Problem to solve:
Reproduce precisely the lines of the listing below, starting with the line that contains "### config.mk" and stopping after the line that contains "localparam int ADRB"; include nothing else.

===============

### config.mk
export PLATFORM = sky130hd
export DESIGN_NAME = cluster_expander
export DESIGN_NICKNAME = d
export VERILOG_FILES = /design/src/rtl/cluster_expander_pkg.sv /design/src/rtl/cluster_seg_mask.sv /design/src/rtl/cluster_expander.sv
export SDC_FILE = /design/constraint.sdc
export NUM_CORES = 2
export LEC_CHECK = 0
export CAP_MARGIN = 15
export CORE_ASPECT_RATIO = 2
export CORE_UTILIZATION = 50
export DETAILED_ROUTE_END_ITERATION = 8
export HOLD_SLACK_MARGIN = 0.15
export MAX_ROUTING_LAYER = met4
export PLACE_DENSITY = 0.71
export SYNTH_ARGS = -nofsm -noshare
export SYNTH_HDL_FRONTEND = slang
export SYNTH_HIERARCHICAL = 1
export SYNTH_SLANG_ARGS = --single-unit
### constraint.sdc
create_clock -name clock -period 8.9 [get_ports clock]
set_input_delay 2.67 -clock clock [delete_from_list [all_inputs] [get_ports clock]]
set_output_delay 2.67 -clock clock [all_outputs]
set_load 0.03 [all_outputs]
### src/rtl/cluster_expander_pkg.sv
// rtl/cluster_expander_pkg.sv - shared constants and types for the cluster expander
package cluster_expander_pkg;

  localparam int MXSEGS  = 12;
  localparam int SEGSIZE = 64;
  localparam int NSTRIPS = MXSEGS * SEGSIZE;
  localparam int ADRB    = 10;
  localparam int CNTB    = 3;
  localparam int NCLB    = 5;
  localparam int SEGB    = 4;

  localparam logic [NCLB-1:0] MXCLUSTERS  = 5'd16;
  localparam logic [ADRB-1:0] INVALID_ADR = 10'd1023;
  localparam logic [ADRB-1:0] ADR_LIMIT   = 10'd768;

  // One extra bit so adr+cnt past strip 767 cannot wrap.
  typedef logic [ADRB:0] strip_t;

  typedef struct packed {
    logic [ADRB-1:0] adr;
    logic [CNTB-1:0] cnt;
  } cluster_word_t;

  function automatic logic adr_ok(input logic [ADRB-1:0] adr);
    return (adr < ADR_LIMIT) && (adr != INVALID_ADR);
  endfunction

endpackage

===============

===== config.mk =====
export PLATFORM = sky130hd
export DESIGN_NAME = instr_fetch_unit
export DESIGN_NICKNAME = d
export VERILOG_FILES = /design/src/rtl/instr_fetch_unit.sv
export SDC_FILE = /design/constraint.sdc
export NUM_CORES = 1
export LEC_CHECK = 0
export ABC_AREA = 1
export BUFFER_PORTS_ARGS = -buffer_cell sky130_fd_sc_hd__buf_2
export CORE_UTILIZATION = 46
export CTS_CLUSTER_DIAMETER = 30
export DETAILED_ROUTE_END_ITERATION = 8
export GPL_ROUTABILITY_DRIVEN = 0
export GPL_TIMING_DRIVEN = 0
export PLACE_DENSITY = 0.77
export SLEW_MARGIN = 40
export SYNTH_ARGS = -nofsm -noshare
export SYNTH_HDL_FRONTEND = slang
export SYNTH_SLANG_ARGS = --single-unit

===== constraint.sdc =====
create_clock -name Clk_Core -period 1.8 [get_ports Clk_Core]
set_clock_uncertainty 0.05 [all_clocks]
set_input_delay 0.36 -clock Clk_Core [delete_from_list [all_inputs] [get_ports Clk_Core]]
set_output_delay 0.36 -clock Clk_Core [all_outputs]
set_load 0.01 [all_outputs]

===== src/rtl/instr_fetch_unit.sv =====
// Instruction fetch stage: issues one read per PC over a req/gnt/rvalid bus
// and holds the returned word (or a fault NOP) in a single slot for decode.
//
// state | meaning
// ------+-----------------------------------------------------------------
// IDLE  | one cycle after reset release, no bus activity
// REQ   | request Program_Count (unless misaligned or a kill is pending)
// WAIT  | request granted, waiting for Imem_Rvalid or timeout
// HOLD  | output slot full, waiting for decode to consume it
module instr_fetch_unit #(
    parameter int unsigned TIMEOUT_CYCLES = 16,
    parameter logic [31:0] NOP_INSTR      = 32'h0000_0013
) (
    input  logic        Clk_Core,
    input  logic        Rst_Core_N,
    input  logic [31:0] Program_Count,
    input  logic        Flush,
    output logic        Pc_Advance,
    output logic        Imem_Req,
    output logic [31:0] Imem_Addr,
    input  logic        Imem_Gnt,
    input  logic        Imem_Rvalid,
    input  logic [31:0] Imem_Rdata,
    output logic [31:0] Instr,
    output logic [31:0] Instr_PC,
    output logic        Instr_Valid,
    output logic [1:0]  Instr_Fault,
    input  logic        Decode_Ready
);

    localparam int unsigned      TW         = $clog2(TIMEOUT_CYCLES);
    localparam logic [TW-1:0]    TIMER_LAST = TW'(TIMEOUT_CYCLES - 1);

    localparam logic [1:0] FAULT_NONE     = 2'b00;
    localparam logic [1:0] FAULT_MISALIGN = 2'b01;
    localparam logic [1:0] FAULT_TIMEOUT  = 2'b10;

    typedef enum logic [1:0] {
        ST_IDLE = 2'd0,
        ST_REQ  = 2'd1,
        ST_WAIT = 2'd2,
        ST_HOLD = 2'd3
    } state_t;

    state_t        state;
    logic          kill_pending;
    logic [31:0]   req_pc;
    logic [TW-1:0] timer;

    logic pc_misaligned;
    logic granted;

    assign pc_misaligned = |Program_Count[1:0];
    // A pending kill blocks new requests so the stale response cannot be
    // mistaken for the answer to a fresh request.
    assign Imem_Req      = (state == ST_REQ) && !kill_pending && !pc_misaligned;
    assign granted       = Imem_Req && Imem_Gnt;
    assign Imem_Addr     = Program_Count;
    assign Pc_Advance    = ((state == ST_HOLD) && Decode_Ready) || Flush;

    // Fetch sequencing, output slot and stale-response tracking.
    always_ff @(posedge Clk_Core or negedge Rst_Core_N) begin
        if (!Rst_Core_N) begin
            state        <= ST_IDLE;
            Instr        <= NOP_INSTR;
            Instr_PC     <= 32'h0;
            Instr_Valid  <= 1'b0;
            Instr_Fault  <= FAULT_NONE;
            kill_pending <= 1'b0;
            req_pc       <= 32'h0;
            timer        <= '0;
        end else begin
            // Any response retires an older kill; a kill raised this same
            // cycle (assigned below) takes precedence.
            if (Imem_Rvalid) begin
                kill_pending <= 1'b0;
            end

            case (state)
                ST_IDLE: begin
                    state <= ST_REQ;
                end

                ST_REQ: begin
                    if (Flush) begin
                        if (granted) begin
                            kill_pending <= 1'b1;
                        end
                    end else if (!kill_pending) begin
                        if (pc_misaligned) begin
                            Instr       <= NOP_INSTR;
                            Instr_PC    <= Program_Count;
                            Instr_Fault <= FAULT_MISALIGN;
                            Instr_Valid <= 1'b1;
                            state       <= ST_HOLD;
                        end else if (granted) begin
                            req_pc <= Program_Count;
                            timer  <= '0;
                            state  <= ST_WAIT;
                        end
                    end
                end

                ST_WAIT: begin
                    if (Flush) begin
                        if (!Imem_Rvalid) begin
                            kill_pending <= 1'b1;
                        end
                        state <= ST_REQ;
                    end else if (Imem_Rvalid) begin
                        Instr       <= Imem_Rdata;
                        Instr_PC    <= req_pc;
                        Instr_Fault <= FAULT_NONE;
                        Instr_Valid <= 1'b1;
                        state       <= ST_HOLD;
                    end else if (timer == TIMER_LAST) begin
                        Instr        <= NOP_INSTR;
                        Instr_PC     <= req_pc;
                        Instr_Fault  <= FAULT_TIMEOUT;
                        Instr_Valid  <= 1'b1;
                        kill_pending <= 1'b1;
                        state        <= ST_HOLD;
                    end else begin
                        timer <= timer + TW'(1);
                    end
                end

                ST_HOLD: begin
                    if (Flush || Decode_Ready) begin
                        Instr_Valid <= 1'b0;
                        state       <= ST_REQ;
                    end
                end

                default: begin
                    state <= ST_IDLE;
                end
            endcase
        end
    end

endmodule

===============

Task solution:
### config.mk
export PLATFORM = sky130hd
export DESIGN_NAME = cluster_expander
export DESIGN_NICKNAME = d
export VERILOG_FILES = /design/src/rtl/cluster_expander_pkg.sv /design/src/rtl/cluster_seg_mask.sv /design/src/rtl/cluster_expander.sv
export SDC_FILE = /design/constraint.sdc
export NUM_CORES = 2
export LEC_CHECK = 0
export CAP_MARGIN = 15
export CORE_ASPECT_RATIO = 2
export CORE_UTILIZATION = 50
export DETAILED_ROUTE_END_ITERATION = 8
export HOLD_SLACK_MARGIN = 0.15
export MAX_ROUTING_LAYER = met4
export PLACE_DENSITY = 0.71
export SYNTH_ARGS = -nofsm -noshare
export SYNTH_HDL_FRONTEND = slang
export SYNTH_HIERARCHICAL = 1
export SYNTH_SLANG_ARGS = --single-unit
### constraint.sdc
create_clock -name clock -period 8.9 [get_ports clock]
set_input_delay 2.67 -clock clock [delete_from_list [all_inputs] [get_ports clock]]
set_output_delay 2.67 -clock clock [all_outputs]
set_load 0.03 [all_outputs]
### src/rtl/cluster_expander_pkg.sv
// rtl/cluster_expander_pkg.sv - shared constants and types for the cluster expander
package cluster_expander_pkg;

  localparam int MXSEGS  = 12;
  localparam int SEGSIZE = 64;
  localparam int NSTRIPS = MXSEGS * SEGSIZE;
  localparam int ADRB    = 10;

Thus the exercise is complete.